Frozen river flows
Nigel OSBORNE Journey to the End of the Night (2001) [7:49]
Adrian LEE Peace for Vayu (2006) [4:45]
Howard SKEMPTON Random Girl (2003) [3:50]
Iannis XENAKIS Dmaathen (1976) [11:49]
Simon HOLT Sphinx (2000) [12:28]
Dobrinka TABAKOVA Frozen River Flows (2005) [6:17]
George NICHOLSON Seven Bagatelles (2007) [20:52]
New Noise (Janey Miller (oboe); Joby Burgess (percussion))
rec. Holy Trinity, Weston, Herts, Jan 2007; June-Sept 2009
OBOE CLASSICS CC2021 [67:50]Bless Jeremy Polmear’s Oboe Classics for their spirit of intrepid endeavour. That was exactly what it took to produce this anthology drawing on music from so many brave new worlds of the creative imagination.
The Nigel Osborne mixes street-scene sounds, footsteps, Parisian accordion, tolling church-bell, birdsong, speech, percussion, lyrical-pensive and probing oboe. The title is from the 1932 novel by Louis-Ferdinand Céline. Adrian Lee pursues his interest in the Karnatic music of Southern India with his Peace for Vayu. The ‘voices’ comprise the oboe d’amore principal, tabla, djembe, tambourine and tape. It’s a mesmerising experience that mobilises music we instantly recognise as indigenous to India. Skempton’s Random Girl is for oboe and vibraphone. It’s a beguilingly simple piece in which each instrument delightfully touches off the other’s ringingly singing or plangent strengths. There’s a Karnatic accent to Xenakis’s Dmaathen too. It’s specification is oboe, bongos, congas, bass drum, tam tam, vibraphone and marimba. It’s not hard work for all the references to Xenakis’s enthralment with mathematics and structure. Simon Holt’s Sphinx is for cor anglais, Thai gongs and crotale. The Xenakis is said to convey a sense of the distant past - well that is particularly true of the Holt piece which is capricious and carries the sense of arcane rites. Dobrinka Tabakova’s piece gives its name to the CD as a whole. It is for oboe, crotale and vibraphone and is the most eloquently lyrical work here. It was inspired by the image of a great river flowing under an icy stratum. Onecan feel the tension of the two levels moving at different speeds. George Nicholson’s Bagatelles is a varied kaleidoscope for an armoury of percussion some fifteen strong. It deploys multiphonics, key clicks and ‘colour’ pitches in a package that once again is melodic and far from forbidding.

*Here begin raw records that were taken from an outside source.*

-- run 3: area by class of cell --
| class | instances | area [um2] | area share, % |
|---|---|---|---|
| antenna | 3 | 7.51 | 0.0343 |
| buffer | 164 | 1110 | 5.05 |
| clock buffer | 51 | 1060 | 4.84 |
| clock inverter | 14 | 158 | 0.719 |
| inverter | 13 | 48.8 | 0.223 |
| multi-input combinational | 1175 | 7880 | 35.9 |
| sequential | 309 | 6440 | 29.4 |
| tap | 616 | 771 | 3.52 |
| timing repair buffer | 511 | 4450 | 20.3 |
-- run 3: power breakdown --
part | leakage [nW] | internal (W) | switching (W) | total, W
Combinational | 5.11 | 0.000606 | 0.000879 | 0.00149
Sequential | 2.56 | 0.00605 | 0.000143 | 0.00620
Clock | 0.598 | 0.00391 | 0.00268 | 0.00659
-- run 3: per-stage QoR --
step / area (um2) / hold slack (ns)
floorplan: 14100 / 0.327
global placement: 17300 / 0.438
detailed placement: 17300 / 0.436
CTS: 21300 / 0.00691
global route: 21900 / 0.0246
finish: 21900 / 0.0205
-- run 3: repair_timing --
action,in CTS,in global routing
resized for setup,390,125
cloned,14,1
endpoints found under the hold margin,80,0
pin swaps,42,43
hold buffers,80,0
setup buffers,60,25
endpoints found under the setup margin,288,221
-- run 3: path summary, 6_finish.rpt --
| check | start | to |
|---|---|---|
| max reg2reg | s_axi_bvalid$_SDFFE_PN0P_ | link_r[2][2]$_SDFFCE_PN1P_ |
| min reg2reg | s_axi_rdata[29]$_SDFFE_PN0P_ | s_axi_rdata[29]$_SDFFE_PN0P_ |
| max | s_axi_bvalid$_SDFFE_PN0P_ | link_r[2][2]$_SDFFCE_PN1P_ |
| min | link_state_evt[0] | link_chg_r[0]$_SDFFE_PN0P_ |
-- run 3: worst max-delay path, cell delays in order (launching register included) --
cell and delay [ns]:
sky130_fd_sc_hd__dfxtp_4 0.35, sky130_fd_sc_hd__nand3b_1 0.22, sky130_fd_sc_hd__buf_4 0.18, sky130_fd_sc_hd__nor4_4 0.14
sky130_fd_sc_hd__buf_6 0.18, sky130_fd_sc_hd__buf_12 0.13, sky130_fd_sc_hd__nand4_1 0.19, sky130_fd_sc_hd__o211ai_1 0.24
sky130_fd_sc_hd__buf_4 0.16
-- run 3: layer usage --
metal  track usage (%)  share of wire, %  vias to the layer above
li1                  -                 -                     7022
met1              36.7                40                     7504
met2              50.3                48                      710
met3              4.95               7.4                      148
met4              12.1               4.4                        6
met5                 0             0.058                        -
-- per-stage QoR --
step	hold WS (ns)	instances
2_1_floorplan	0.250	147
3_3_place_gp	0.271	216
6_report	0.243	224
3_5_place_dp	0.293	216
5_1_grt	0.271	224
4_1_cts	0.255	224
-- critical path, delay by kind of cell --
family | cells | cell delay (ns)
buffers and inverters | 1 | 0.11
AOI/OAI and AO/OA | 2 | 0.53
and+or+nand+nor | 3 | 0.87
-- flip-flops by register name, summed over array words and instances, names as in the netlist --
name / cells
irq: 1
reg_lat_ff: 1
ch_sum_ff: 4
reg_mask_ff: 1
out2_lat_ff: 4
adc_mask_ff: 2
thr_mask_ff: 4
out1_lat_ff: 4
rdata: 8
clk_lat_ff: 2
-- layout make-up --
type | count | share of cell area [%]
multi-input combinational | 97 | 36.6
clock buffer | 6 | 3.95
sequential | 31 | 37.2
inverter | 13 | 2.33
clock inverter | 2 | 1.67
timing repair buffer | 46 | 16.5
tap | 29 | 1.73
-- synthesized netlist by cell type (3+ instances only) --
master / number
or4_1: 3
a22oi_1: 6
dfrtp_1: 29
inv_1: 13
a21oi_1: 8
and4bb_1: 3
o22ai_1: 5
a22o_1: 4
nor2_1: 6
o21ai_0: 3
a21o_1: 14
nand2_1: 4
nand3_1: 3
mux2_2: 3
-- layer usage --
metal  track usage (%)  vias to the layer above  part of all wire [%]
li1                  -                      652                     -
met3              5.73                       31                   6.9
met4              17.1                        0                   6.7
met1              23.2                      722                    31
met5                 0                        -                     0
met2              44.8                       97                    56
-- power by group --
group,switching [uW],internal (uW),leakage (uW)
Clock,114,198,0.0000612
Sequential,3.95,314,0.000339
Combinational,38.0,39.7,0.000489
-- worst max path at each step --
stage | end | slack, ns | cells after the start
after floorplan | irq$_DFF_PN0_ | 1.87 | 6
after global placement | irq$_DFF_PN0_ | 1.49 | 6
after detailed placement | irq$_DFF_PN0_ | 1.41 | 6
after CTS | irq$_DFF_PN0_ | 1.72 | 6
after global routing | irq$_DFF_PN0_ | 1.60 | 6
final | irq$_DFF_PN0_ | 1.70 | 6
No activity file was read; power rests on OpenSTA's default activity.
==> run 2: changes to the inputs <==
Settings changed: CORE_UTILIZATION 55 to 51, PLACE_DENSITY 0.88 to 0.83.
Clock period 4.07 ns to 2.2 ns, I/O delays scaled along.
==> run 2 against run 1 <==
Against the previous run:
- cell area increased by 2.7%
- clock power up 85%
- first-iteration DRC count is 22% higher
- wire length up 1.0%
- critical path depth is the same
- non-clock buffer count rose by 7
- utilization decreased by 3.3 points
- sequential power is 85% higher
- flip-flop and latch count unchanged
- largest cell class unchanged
<file path="src/light_pkg.sv">
// constants and types for the light sensor register access and conversion
// Summary of operation
// - pointer write alone, then read returns register
// - stop or repeated start between both accepted
// - pointer advances by one per byte read
// - bus address 26h write, 27h read
// - result high at 85h, low next
// - config bit 7 picks standard or continuous
// - standard mode publishes only after 100 ms frame
// - single measurement lasts about 300 us
// - result averages programmed count, up to 128
// - continuous mode measures back to back
// - idle means standby, emitter sink off
package light_pkg;
    // 7-bit form of 8-bit addresses 26h and 27h
    localparam logic [6:0] BUS_ADDR = 7'h13;

    localparam logic [7:0] REG_CMD = 8'h80;
    localparam logic [7:0] REG_CFG = 8'h84;
    localparam logic [7:0] REG_RES_HI = 8'h85;
    localparam logic [7:0] REG_RES_LO = 8'h86;
    localparam logic [7:0] PTR_RESET = 8'h80;
    localparam logic [7:0] CMD_RESET = 8'h00;
    localparam logic [7:0] CFG_RESET = 8'h00;

    localparam int CMD_ALS_EN_BIT = 0;
    localparam int CMD_RDY_BIT = 6;
    localparam int CFG_CONT_BIT = 7;
    localparam int CFG_AVG_LSB = 4;
    localparam int CFG_AVG_W = 3;
    localparam logic [3:0] BYTE_BITS = 4'h8;
    localparam logic [3:0] LAST_TX_BIT = 4'h7;

    localparam int CLK_MHZ = 100;
    localparam int MEAS_US = 300;
    localparam int FRAME_MS = 100;
    localparam int MEAS_CYC = MEAS_US * CLK_MHZ;
    localparam int FRAME_CYC = FRAME_MS * 1000 * CLK_MHZ;
    localparam int TMR_W = 24;
    localparam int ACC_W = 23;

    typedef enum logic [2:0] {
        I_IDLE,
        I_ADDR,
        I_AACK,
        I_RX,
        I_RACK,
        I_TX,
        I_TACK
    } i2c_state_t;

    typedef enum logic [1:0] {
        S_IDLE,
        S_MEAS,
        S_HOLD
    } seq_state_t;
endpackage

</file>
<file path="src/als_avg.sv">
// ambient light measurement sequencer with averaging
`timescale 1ns/1ps
module als_avg #(
    parameter int MEAS_CYC = light_pkg::MEAS_CYC,
    parameter int FRAME_CYC = light_pkg::FRAME_CYC
) (
    input wire logic sys_clk,
    input wire logic nrst,
    input wire logic en,
    input wire logic cont,
    input wire logic [light_pkg::CFG_AVG_W-1:0] avg_code,
    input wire logic [15:0] adc_data,
    output logic [15:0] result_q,
    output logic done_q,
    output logic meas_q
);
    localparam int TW = light_pkg::TMR_W;
    localparam int AW = light_pkg::ACC_W;

    light_pkg::seq_state_t st_q;
    logic [TW-1:0] mt_q;
    logic [TW-1:0] ft_q;
    logic [7:0] n_q;
    logic [AW-1:0] acc_q;
    logic [AW-1:0] sum_w;
    logic [7:0] n_last;
    logic meas_end;
    logic frame_end;

    function automatic logic [15:0] avg_of(
        input logic [AW-1:0] s,
        input logic [light_pkg::CFG_AVG_W-1:0] c
    );
        logic [AW-1:0] t;
        t = s >> c;
        return t[15:0];
    endfunction

    assign sum_w = acc_q + {{(AW-16){1'b0}}, adc_data};
    assign n_last = 8'((9'd1 << avg_code) - 9'd1);
    assign meas_end = (mt_q == TW'(MEAS_CYC - 1));
    assign frame_end = (ft_q == TW'(FRAME_CYC - 1));

    // frame timer only matters in standard mode
    always_ff @(posedge sys_clk or negedge nrst)
    begin
        if (!nrst)
            ft_q <= '0;
        else if (st_q == light_pkg::S_IDLE || frame_end)
            ft_q <= '0;
        else
            ft_q <= ft_q + TW'(1);
    end

    always_ff @(posedge sys_clk or negedge nrst)
    begin
        if (!nrst)
        begin
            st_q <= light_pkg::S_IDLE;
            mt_q <= '0;
            n_q <= '0;
            acc_q <= '0;
            result_q <= '0;
            done_q <= 1'b0;
            meas_q <= 1'b0;
        end
        else
        begin
            done_q <= 1'b0;
            case (st_q)
                light_pkg::S_IDLE:
                begin
                    mt_q <= '0;
                    n_q <= '0;
                    acc_q <= '0;
                    if (en)
                    begin
                        st_q <= light_pkg::S_MEAS;
                        meas_q <= 1'b1;
                    end
                end
                light_pkg::S_MEAS:
                begin
                    mt_q <= meas_end ? '0 : mt_q + TW'(1);
                    if (!en)
                    begin
                        st_q <= light_pkg::S_IDLE;
                        meas_q <= 1'b0;
                    end
                    else if (meas_end && n_q == n_last)
                    begin
                        n_q <= '0;
                        if (cont)
                        begin
                            // next burst starts at once
                            result_q <= avg_of(sum_w, avg_code);
                            done_q <= 1'b1;
                            acc_q <= '0;
                        end
                        else
                        begin
                            acc_q <= sum_w;
                            st_q <= light_pkg::S_HOLD;
                            meas_q <= 1'b0;
                        end
                    end
                    else if (meas_end)
                    begin
                        acc_q <= sum_w;
                        n_q <= n_q + 8'd1;
                    end
                end
                light_pkg::S_HOLD:
                begin
                    mt_q <= '0;
                    if (!en)
                        st_q <= light_pkg::S_IDLE;
                    else if (frame_end)
                    begin
                        result_q <= avg_of(acc_q, avg_code);
                        done_q <= 1'b1;
                        acc_q <= '0;
                        st_q <= light_pkg::S_MEAS;
                        meas_q <= 1'b1;
                    end
                end
                default:
                begin
                    st_q <= light_pkg::S_IDLE;
                    meas_q <= 1'b0;
                end
            endcase
        end
    end
endmodule

</file>
<file path="src/light_sensor_top.sv">
// i2c target with register file driving the ambient light sequencer
`timescale 1ns/1ps
module light_sensor_top #(
    parameter int MEAS_CYC = light_pkg::MEAS_CYC,
    parameter int FRAME_CYC = light_pkg::FRAME_CYC
) (
    input wire logic sys_clk,
    input wire logic nrst,
    input wire logic scl_i,
    input wire logic sda_i,
    output logic sda_o,
    output logic sda_oe,
    input wire logic [15:0] adc_data,
    output logic meas_active,
    output logic standby,
    output logic led_sink_en
);
    logic scl_s1_q;
    logic scl_s2_q;
    logic scl_p_q;
    logic sda_s1_q;
    logic sda_s2_q;
    logic sda_p_q;
    logic start_w;
    logic stop_w;
    logic rise_w;
    logic fall_w;

    light_pkg::i2c_state_t st_q;
    logic [3:0] cnt_q;
    logic [7:0] sh_q;
    logic [7:0] tx_q;
    logic [7:0] ptr_q;
    logic first_q;
    logic rw_q;
    logic sda_oe_q;
    logic sda_o_q;
    logic [7:0] rd_byte;
    logic load_w;
    logic wr_w;
    logic wr_cmd_w;
    logic wr_cfg_w;
    logic rd_hi_w;
    logic byte_end_w;

    logic [7:0] cmd_q;
    logic [7:0] cfg_q;
    logic rdy_q;
    logic standby_q;
    logic led_q;
    logic [15:0] res_w;
    logic done_w;

    // pointer rolls over from ffh to 00h
    function automatic logic [7:0] next_ptr(input logic [7:0] p);
        return p + 8'h01;
    endfunction

    function automatic logic [3:0] next_cnt(input logic [3:0] c);
        return c + 4'h1;
    endfunction

    function automatic logic at_reg(
        input logic [7:0] p,
        input logic [7:0] a
    );
        return p == a;
    endfunction

    // first stage feeds only the second
    always_ff @(posedge sys_clk or negedge nrst)
    begin
        if (!nrst)
        begin
            scl_s1_q <= 1'b1;
            scl_s2_q <= 1'b1;
            scl_p_q <= 1'b1;
            sda_s1_q <= 1'b1;
            sda_s2_q <= 1'b1;
            sda_p_q <= 1'b1;
        end
        else
        begin
            scl_s1_q <= scl_i;
            scl_s2_q <= scl_s1_q;
            scl_p_q <= scl_s2_q;
            sda_s1_q <= sda_i;
            sda_s2_q <= sda_s1_q;
            sda_p_q <= sda_s2_q;
        end
    end

    assign start_w = scl_s2_q && scl_p_q && sda_p_q && !sda_s2_q;
    assign stop_w = scl_s2_q && scl_p_q && !sda_p_q && sda_s2_q;
    assign rise_w = scl_s2_q && !scl_p_q;
    assign fall_w = !scl_s2_q && scl_p_q;

    always_comb
    begin
        case (ptr_q)
            light_pkg::REG_CMD:
                rd_byte = {cmd_q[7], rdy_q, cmd_q[5:0]};
            light_pkg::REG_CFG:
                rd_byte = cfg_q;
            light_pkg::REG_RES_HI:
                rd_byte = res_w[15:8];
            light_pkg::REG_RES_LO:
                rd_byte = res_w[7:0];
            default:
                rd_byte = 8'h00;
        endcase
    end

    // a byte is handed to the host on these edges
    assign load_w = fall_w && !start_w && !stop_w
        && ((st_q == light_pkg::I_AACK && rw_q)
        || st_q == light_pkg::I_TACK);
    assign wr_w = fall_w && st_q == light_pkg::I_RX
        && byte_end_w && !first_q;

    // bit counter reaches eight at the acknowledge slot
    assign byte_end_w = (cnt_q == light_pkg::BYTE_BITS);
    assign wr_cmd_w = wr_w && at_reg(ptr_q, light_pkg::REG_CMD);
    assign wr_cfg_w = wr_w && at_reg(ptr_q, light_pkg::REG_CFG);
    // ready drops as soon as the high byte is handed out
    assign rd_hi_w = load_w && at_reg(ptr_q, light_pkg::REG_RES_HI);

    always_ff @(posedge sys_clk or negedge nrst)
    begin
        if (!nrst)
        begin
            st_q <= light_pkg::I_IDLE;
            cnt_q <= 4'h0;
            sh_q <= 8'h00;
            tx_q <= 8'h00;
            ptr_q <= light_pkg::PTR_RESET;
            first_q <= 1'b0;
            rw_q <= 1'b0;
            sda_oe_q <= 1'b0;
        end
        else if (start_w)
        begin
            // repeated start keeps the pointer
            st_q <= light_pkg::I_ADDR;
            cnt_q <= 4'h0;
            first_q <= 1'b1;
            sda_oe_q <= 1'b0;
        end
        else if (stop_w)
        begin
            st_q <= light_pkg::I_IDLE;
            sda_oe_q <= 1'b0;
        end
        else
        begin
            case (st_q)
                light_pkg::I_IDLE:
                    sda_oe_q <= 1'b0;
                light_pkg::I_ADDR,
                light_pkg::I_RX:
                begin
                    if (rise_w && !byte_end_w)
                    begin
                        sh_q <= {sh_q[6:0], sda_s2_q};
                        cnt_q <= next_cnt(cnt_q);
                    end
                    else if (fall_w && byte_end_w)
                    begin
                        cnt_q <= 4'h0;
                        if (st_q == light_pkg::I_RX)
                        begin
                            sda_oe_q <= 1'b1;
                            st_q <= light_pkg::I_RACK;
                            first_q <= 1'b0;
                            if (first_q)
                                ptr_q <= sh_q;
                            else
                                ptr_q <= next_ptr(ptr_q);
                        end
                        else if (sh_q[7:1] == light_pkg::BUS_ADDR)
                        begin
                            sda_oe_q <= 1'b1;
                            rw_q <= sh_q[0];
                            st_q <= light_pkg::I_AACK;
                        end
                        else
                            st_q <= light_pkg::I_IDLE;
                    end
                end
                light_pkg::I_AACK,
                light_pkg::I_TACK:
                begin
                    if (st_q == light_pkg::I_TACK && rise_w && sda_s2_q)
                        st_q <= light_pkg::I_IDLE;
                    else if (load_w)
                    begin
                        tx_q <= rd_byte;
                        sda_oe_q <= !rd_byte[7];
                        ptr_q <= next_ptr(ptr_q);
                        cnt_q <= 4'h0;
                        st_q <= light_pkg::I_TX;
                    end
                    else if (fall_w)
                    begin
                        sda_oe_q <= 1'b0;
                        cnt_q <= 4'h0;
                        st_q <= light_pkg::I_RX;
                    end
                end
                light_pkg::I_RACK:
                begin
                    if (fall_w)
                    begin
                        sda_oe_q <= 1'b0;
                        st_q <= light_pkg::I_RX;
                    end
                end
                light_pkg::I_TX:
                begin
                    if (fall_w && cnt_q == light_pkg::LAST_TX_BIT)
                    begin
                        sda_oe_q <= 1'b0;
                        st_q <= light_pkg::I_TACK;
                    end
                    else if (fall_w)
                    begin
                        tx_q <= {tx_q[6:0], 1'b0};
                        sda_oe_q <= !tx_q[6];
                        cnt_q <= next_cnt(cnt_q);
                    end
                end
                default:
                begin
                    st_q <= light_pkg::I_IDLE;
                    sda_oe_q <= 1'b0;
                end
            endcase
        end
    end

    // open drain: the driven level is always low
    always_ff @(posedge sys_clk or negedge nrst)
    begin
        if (!nrst)
            sda_o_q <= 1'b0;
        else
            sda_o_q <= 1'b0;
    end

    always_ff @(posedge sys_clk or negedge nrst)
    begin
        if (!nrst)
        begin
            cmd_q <= light_pkg::CMD_RESET;
            cfg_q <= light_pkg::CFG_RESET;
        end
        else if (wr_cmd_w)
            cmd_q <= sh_q;
        else if (wr_cfg_w)
            cfg_q <= sh_q;
    end

    // a new result wins over a read of the high byte
    always_ff @(posedge sys_clk or negedge nrst)
    begin
        if (!nrst)
            rdy_q <= 1'b0;
        else if (done_w)
            rdy_q <= 1'b1;
        else if (rd_hi_w)
            rdy_q <= 1'b0;
    end

    // proximity is not handled here, so the sink stays off
    always_ff @(posedge sys_clk or negedge nrst)
    begin
        if (!nrst)
        begin
            standby_q <= 1'b1;
            led_q <= 1'b0;
        end
        else
        begin
            standby_q <= !cmd_q[light_pkg::CMD_ALS_EN_BIT];
            led_q <= 1'b0;
        end
    end

    als_avg #(
        .MEAS_CYC(MEAS_CYC),
        .FRAME_CYC(FRAME_CYC)
    ) u_avg (
        .sys_clk(sys_clk),
        .nrst(nrst),
        .en(cmd_q[light_pkg::CMD_ALS_EN_BIT]),
        .cont(cfg_q[light_pkg::CFG_CONT_BIT]),
        .avg_code(cfg_q[light_pkg::CFG_AVG_LSB +: light_pkg::CFG_AVG_W]),
        .adc_data(adc_data),
        .result_q(res_w),
        .done_q(done_w),
        .meas_q(meas_active)
    );

    assign sda_o = sda_o_q;
    assign sda_oe = sda_oe_q;
    assign standby = standby_q;
    assign led_sink_en = led_q;
endmodule

</file>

The blown instruments played by Janey Miller include oboe, oboe d’amore and cor anglais. These are testing pieces for the players and Joby Burgess is certainly put through his musical and technical paces as much as his colleague.
The 12-page full colour CD booklet has details of each track in English. There is also a biography of New Noise and many photographs.Rob Barnett
Brave new worlds of the creative imagination.